• [EXERCISE INSTRUCTIONS]:
From the data that follows, copy every line with the string "against".

• [Excerpts from a dataset]:
★ ★ ★ ★ ★

==> run D <==
Design enc_bundler_top, start of the top module:
module enc_bundler_top(
	input  wire 						clk,
	input  wire 						nrst,
	input  wire 						bundling_features,
	input  wire [617-1:0]	bits_to_bundle,
	output logic 						encoded_bit
	);
	wire thresholded_bit;
	enc_bundler ENC_BUNDLER(
		.bundling_features					(bundling_features),
		.bits_to_bundle						(bits_to_bundle),
		.thresholded_bit					(thresholded_bit)
	);
	always_ff @(posedge clk or negedge nrst) begin
		if (!nrst) begin
			encoded_bit <= 1'b0;
		end
		else if (bundling_features) begin
			encoded_bit <= thresholded_bit;
		end
		else begin
			encoded_bit <= encoded_bit;
		end
	end
endmodule
clock: 6.28 ns
lec_check: 0
abc_area: 1
cap_margin: 20
cell_pad_in_sites_global_placement: 0
core_aspect_ratio: 0.54
core_margin: 2
core_utilization: 72
cts_cluster_diameter: 222
gpl_routability_driven: 1
gpl_timing_driven: 1
max_routing_layer: met5
place_density_lb_addon: 0.02
setup_slack_margin: 1.78
slew_margin: 20
tns_end_percent: 60
run.sh (not shown) runs the stock make flow with config.mk's settings and CLKGATE_MAP_FILE=.
==> run X: changes against run D <==
==> flow/config.mk (replaced) <==
export PLATFORM = sky130hd
export DESIGN_NAME = enc_bundler_top
export DESIGN_NICKNAME = enc_bundler_top
export VERILOG_FILES = /design/flow/design.v
export SDC_FILE = /design/flow/constraint.sdc
export NUM_CORES = 4
export LEC_CHECK = 0
export CAP_MARGIN = 20
export CORE_MARGIN = 2
export CORE_UTILIZATION = 40
export PLACE_DENSITY = 0.6
export SLEW_MARGIN = 20
==> flow/constraint.sdc (replaced) <==
create_clock -name core_clock -period 12.5 [get_ports {clk}]
set_input_delay 2.5000 -clock core_clock [delete_from_list [all_inputs] [get_ports {clk}]]
set_output_delay 2.5000 -clock core_clock [all_outputs]
set_load 0.01 [all_outputs]
==> Changelog: implementation <==
### Physical design

- GP Congestion: 0.934
- Chip area: between 40,000 and 50,000 um^2
- Core footprint: about 42,000 um^2
- Syn nets: between 2,000 and 3,000
- Post-synthesis cell count: about 1,700
- Overall die height: between 200 and 250 um
- Mean Syn Cell Area: ~10 um^2
- Synth Cell Area: between 15,000 and 20,000 um^2
- Status: timing/DRC/antenna clean
- Largest cells by area: fa_1 71%, inv_1 21%, ha_1 5.8%
- Top cell area share: 71.3%
- Netlist cell types: 34
# the run above: run X

==> Changelog: implementation <==
## Flow update

- Status: aborted with a tool error
- Fail Step: detailed placement (3_5_place_dp)
- Error msg: [ERROR DPL-0038] Utilization greater than 100%, impossible to legalize
- Core footprint: approximately 23,000 um^2
- Synth Cell Area: 16,900 um^2
- Mean Syn Cell Area: ~10 um^2
- # Cells Yosys: 1,696
- Netlist cell types: 17
- Chip area: ~25,000 um^2
- Largest cells by area: fa_1 71%, inv_1 21%, ha_1 5.8%
- Top cell area share: 70.9%
- Syn nets: roughly 3,000
- Overall die height: about 120 um
# the run above: run D
==> flow/design.v <==
/*verilator lint_off MULTITOP*/
module num_rpad #(
    parameter int IN_WIDTH  = 32,
    parameter int OUT_WIDTH = 32
) (
    input  logic [ IN_WIDTH-1:0] in,
    output logic [OUT_WIDTH-1:0] out
);
  localparam int EXTEND = OUT_WIDTH - IN_WIDTH;
  assign out = {in, {EXTEND{1'b0}}};
endmodule
module num_sneg #(
    parameter int WIDTH = 32
) (
    input  logic signed [WIDTH-1:0] in,
    output logic signed [WIDTH-1:0] out
);
  assign out = -in;
endmodule
module num_sabs #(
    parameter int WIDTH = 32
) (
    input  logic signed [WIDTH-1:0] in,
    output logic signed [WIDTH-1:0] out
);
  assign out = in[WIDTH-1] ? -in : in;
endmodule
module num_min #(
    parameter int WIDTH = 32
) (
    input  logic [WIDTH-1:0] left,
    input  logic [WIDTH-1:0] right,
    output logic [WIDTH-1:0] out
);
  assign out = (left < right) ? left : right;
endmodule
module num_max #(
    parameter int WIDTH = 32
) (
    input  logic [WIDTH-1:0] left,
    input  logic [WIDTH-1:0] right,
    output logic [WIDTH-1:0] out
);
  assign out = (left > right) ? left : right;
endmodule
module num_smin #(
    parameter int WIDTH = 32
) (
    input  logic signed [WIDTH-1:0] left,
    input  logic signed [WIDTH-1:0] right,
    output logic signed [WIDTH-1:0] out
);
  assign out = (left < right) ? left : right;
endmodule
==> quartz: inputs <==
==> flow/design.v <==
		`timescale 1ns / 1ps
module lab4_2( 
              input wire      mode,
              input wire[2:0] opCode,
              input wire[3:0] value,
              input clk,
              input reset,
              output reg[9:0] result,
              output reg cacheFull,
              output reg invalidOp,
              output reg overflow);
	reg [2:0] opcode_array[0:31];
	reg [3:0] value_array[0:31];
	integer i;
	reg [10:0] counter;
	reg [10:0] counter2;
	reg [20:0] p0;
	reg [20:0] p1;
	reg [10:0] temp_for_p0_p1_change;	
	reg temp_for_bit_change;
	reg [6:0] PC;
	reg [6:0] begin_PC;
	reg flag;
    always @(posedge clk or posedge reset) begin 
		if(reset) begin
			for(i=0;i<32;i=i+1)begin
				opcode_array[i] = 0;
				value_array[i] = 0;
			end
		   invalidOp = 0;  
			cacheFull = 0;
			overflow = 0;
		   counter = 0;	  
		   counter2= 0;	  
		   p0 = 0;	  
		   p1 = 0;  
		   PC = 0;
		   flag = 0;
		   begin_PC = 0;
		   result = 0;
		end else begin
			if(mode == 1) begin 
				temp_for_p0_p1_change = p0;
			   if(opcode_array[PC] == 0) begin		  
					p0 = p0 + value_array[PC]; 			  
			   end
			   if(opcode_array[PC] == 1) begin
					p0 = p0 + p1 + value_array[PC];				  
			   end
			   if(opcode_array[PC] == 2) begin
					p0 = p0 * p1 + value_array[PC];					
			   end
			   if(opcode_array[PC] == 4) begin 
					counter2 = 0;
					for(i=0;i<10;i=i+1) begin			
						if(p0[i] == 1) counter2 = counter2 + 1; 						
					end			
					p0 = counter2;	  
			   end
			   if(opcode_array[PC] == 5) begin
					for(i=0;i<5;i=i+1) begin
						temp_for_bit_change = p0[i];			
						p0[i] = p0[9-i];			
						p0[9-i] = temp_for_bit_change;
					end
			   end
			   if(opcode_array[PC] == 6) begin					
					begin_PC = value_array[PC];
			   end
			   flag = 0;
			   for(i=10;i<21;i=i+1)begin				  
					if (p0[i] == 1) flag = 1;
					p0[i] = 0;
			   end
				if(flag == 0) begin		
					overflow = 0;	
				end	
				else begin	
					overflow = 1;	
				end
				PC = PC + 1;
				if(PC >= counter) begin  
					PC = begin_PC;			  
				end
				p1 = temp_for_p0_p1_change; 
				result = p0;
			end else begin 
				if(opCode == 3 || opCode == 7)begin	
					invalidOp = 1;	
				end else begin			
					invalidOp = 0;	
					if(counter > 31) begin		
						cacheFull = 1;		
					end else begin	
						opcode_array[counter] = opCode;	
						value_array[counter] = value;	
						counter = counter + 1;
					end
				end
			end
		end 		
    end
endmodule
==> flow/run.sh <==
#!/bin/bash
# the make line also repeats each setting of config.mk as NAME=value (left out here)
make -C /OpenROAD-flow-scripts/flow DESIGN_CONFIG=/design/flow/config.mk WORK_HOME=/design/flow/orfs CLKGATE_MAP_FILE= finish
==> flow/config.mk <==
export PLATFORM = sky130hd
export DESIGN_NAME = lab4_2
export DESIGN_NICKNAME = lab4_2
export VERILOG_FILES = /design/flow/design.v
export SDC_FILE = /design/flow/constraint.sdc
export NUM_CORES = 4
export LEC_CHECK = 0
export CAP_MARGIN = 30
export CELL_PAD_IN_SITES_DETAIL_PLACEMENT = 1
export CORE_ASPECT_RATIO = 1.09
export CORE_MARGIN = 2
export CORE_UTILIZATION = 40
export CTS_CLUSTER_DIAMETER = 213
export GPL_ROUTABILITY_DRIVEN = 0
export GPL_TIMING_DRIVEN = 0
export SLEW_MARGIN = 40
==> flow/constraint.sdc <==
create_clock -name core_clock -period 7.44 [get_ports {clk}]
set_input_delay 1.4880 -clock core_clock [delete_from_list [all_inputs] [get_ports {clk}]]
set_output_delay 1.4880 -clock core_clock [all_outputs]
set_load 0.01 [all_outputs]
==> yarrow: changes against quartz <==
- ABC_AREA: not set -> 1
- CAP_MARGIN: 30 -> 20
- CELL_PAD_IN_SITES_DETAIL_PLACEMENT: 1 -> not set
- CORE_ASPECT_RATIO: 1.09 -> not set
- CORE_UTILIZATION: 40 -> 72
- CTS_CLUSTER_DIAMETER: 213 -> not set
- GPL_ROUTABILITY_DRIVEN: 0 -> not set
- GPL_TIMING_DRIVEN: 0 -> not set
- PLACE_DENSITY: not set -> 0.36
- SETUP_SLACK_MARGIN: not set -> 1.89
- SLEW_MARGIN: 40 -> 20
- TNS_END_PERCENT: not set -> 5
==> flow/constraint.sdc (replaced) <==
create_clock -name core_clock -period 6.78 [get_ports {clk}]
set_input_delay 1.3560 -clock core_clock [delete_from_list [all_inputs] [get_ports {clk}]]
set_output_delay 1.3560 -clock core_clock [all_outputs]
set_load 0.01 [all_outputs]
==> comparison table <==
| quantity | yarrow | quartz |
|---|---|---|
| Postcts setup bufs | 66 | 56 |
| Run status | aborted with a tool error | complete, but fails checks |
| Last stage reached | 5_1_grt | - |
| Violated checks | - | negative setup slack |
| Die Y-Extent | 168 microns | 236 microns |
| Cell with the most instances after synthesis | nand2_1 | dfrtp_1 |
| Gates resized, CTS repair | 125 | 126 |
| Yosys synthesis chip area | 19300 sq um | 19700 sq um |
| Number of buffers added by the clock tree synthesis step | 27 | 34 |
| Setup slack at placement | -4.22 ns | -6.79 ns |
| Ys cells | 2475 | 1902 |
| Initial core utilization | 73.6% | 40.6% |
| Post-Synthesis Cell Area | 19300 sq um | 19700 sq um |
| Cells after synthesis | 2475 | 1902 |
| Share of synthesized cell area in full adder, half adder and majority cells | 16.4% | 16.0% |
| Placeable core region | 26200 sq um | 48500 sq um |
| Row count | 59 | 84 |
| Count of placed standard cells including taps | 3049 | 2582 |
| Xor-xnor portion of the synthesized cell area | 1.32% | 3.13% |
| Fraction of the yosys area taken by sequential cells | 35.3% | 34.6% |
| Fraction of the mapped netlist area in simple logic gates | 26.6% | 11.9% |
| Average footprint of a synthesized cell | 7.80 sq um | 10.4 sq um |

* * *

==> run F <==
// lab4_2: RTL as listed in full above, without the edits since
clock: 6.78 ns
lec_check: 0
abc_area: 1
cap_margin: 20
core_margin: 2
core_utilization: 72
cts_cluster_size: 100
place_density: 0.36
setup_slack_margin: 1.89
slew_margin: 20
tns_end_percent: 5
run.sh (not shown) runs the stock make flow with config.mk's settings and CLKGATE_MAP_FILE=.
==> run M: changes against run F <==
==> flow/config.mk (replaced) <==
export PLATFORM = sky130hd
export DESIGN_NAME = lab4_2
export DESIGN_NICKNAME = lab4_2
export VERILOG_FILES = /design/flow/design.v
export SDC_FILE = /design/flow/constraint.sdc
export NUM_CORES = 4
export LEC_CHECK = 0
export ABC_AREA = 1
export CAP_MARGIN = 20
export CELL_PAD_IN_SITES_GLOBAL_PLACEMENT = 1
export CORE_MARGIN = 10
export CORE_UTILIZATION = 70
export CTS_CLUSTER_DIAMETER = 207
export CTS_CLUSTER_SIZE = 17
export GPL_ROUTABILITY_DRIVEN = 0
export GPL_TIMING_DRIVEN = 0
export HOLD_SLACK_MARGIN = 0.14
export MAX_ROUTING_LAYER = met4
export MIN_ROUTING_LAYER = met2
export PLACE_DENSITY = 0.54
export SETUP_SLACK_MARGIN = 0.0
export SLEW_MARGIN = 5
==> flow/constraint.sdc (replaced) <==
create_clock -name core_clock -period 7.12 [get_ports {clk}]
set_input_delay 1.4240 -clock core_clock [delete_from_list [all_inputs] [get_ports {clk}]]
set_output_delay 1.4240 -clock core_clock [all_outputs]
set_load 0.01 [all_outputs]
==> flow_metrics.env <==
# flow metrics
export IMPL_toolErrorMsg="[ERROR GPL-0301] Utilization 109.051 % exceeds 100%."
export IMPL_die_w_um=186
export IMPL_row_count=60
export IMPL_haltStage="global placement without I/O (3_1_place_gp_skip_io)"
export IMPL_status="did not finish"
export IMPL_dieArea_um2=34600
[end of results for run M]
==> flow_metrics.env <==
# flow metrics
export IMPL_toolErrorMsg="[ERROR GRT-0232] Routing congestion too high. Check the congestion heatmap in the GUI."
export IMPL_die_w_um=168
export IMPL_haltStage="global routing (5_1_grt)"
export IMPL_dieArea_um2=28100
export IMPL_status="did not finish"
export IMPL_row_count=59
[end of results for run F]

★ ★ ★ ★ ★

• [OUTPUT OF THE TASK]:
==> run X: changes against run D <==
==> yarrow: changes against quartz <==
==> run M: changes against run F <==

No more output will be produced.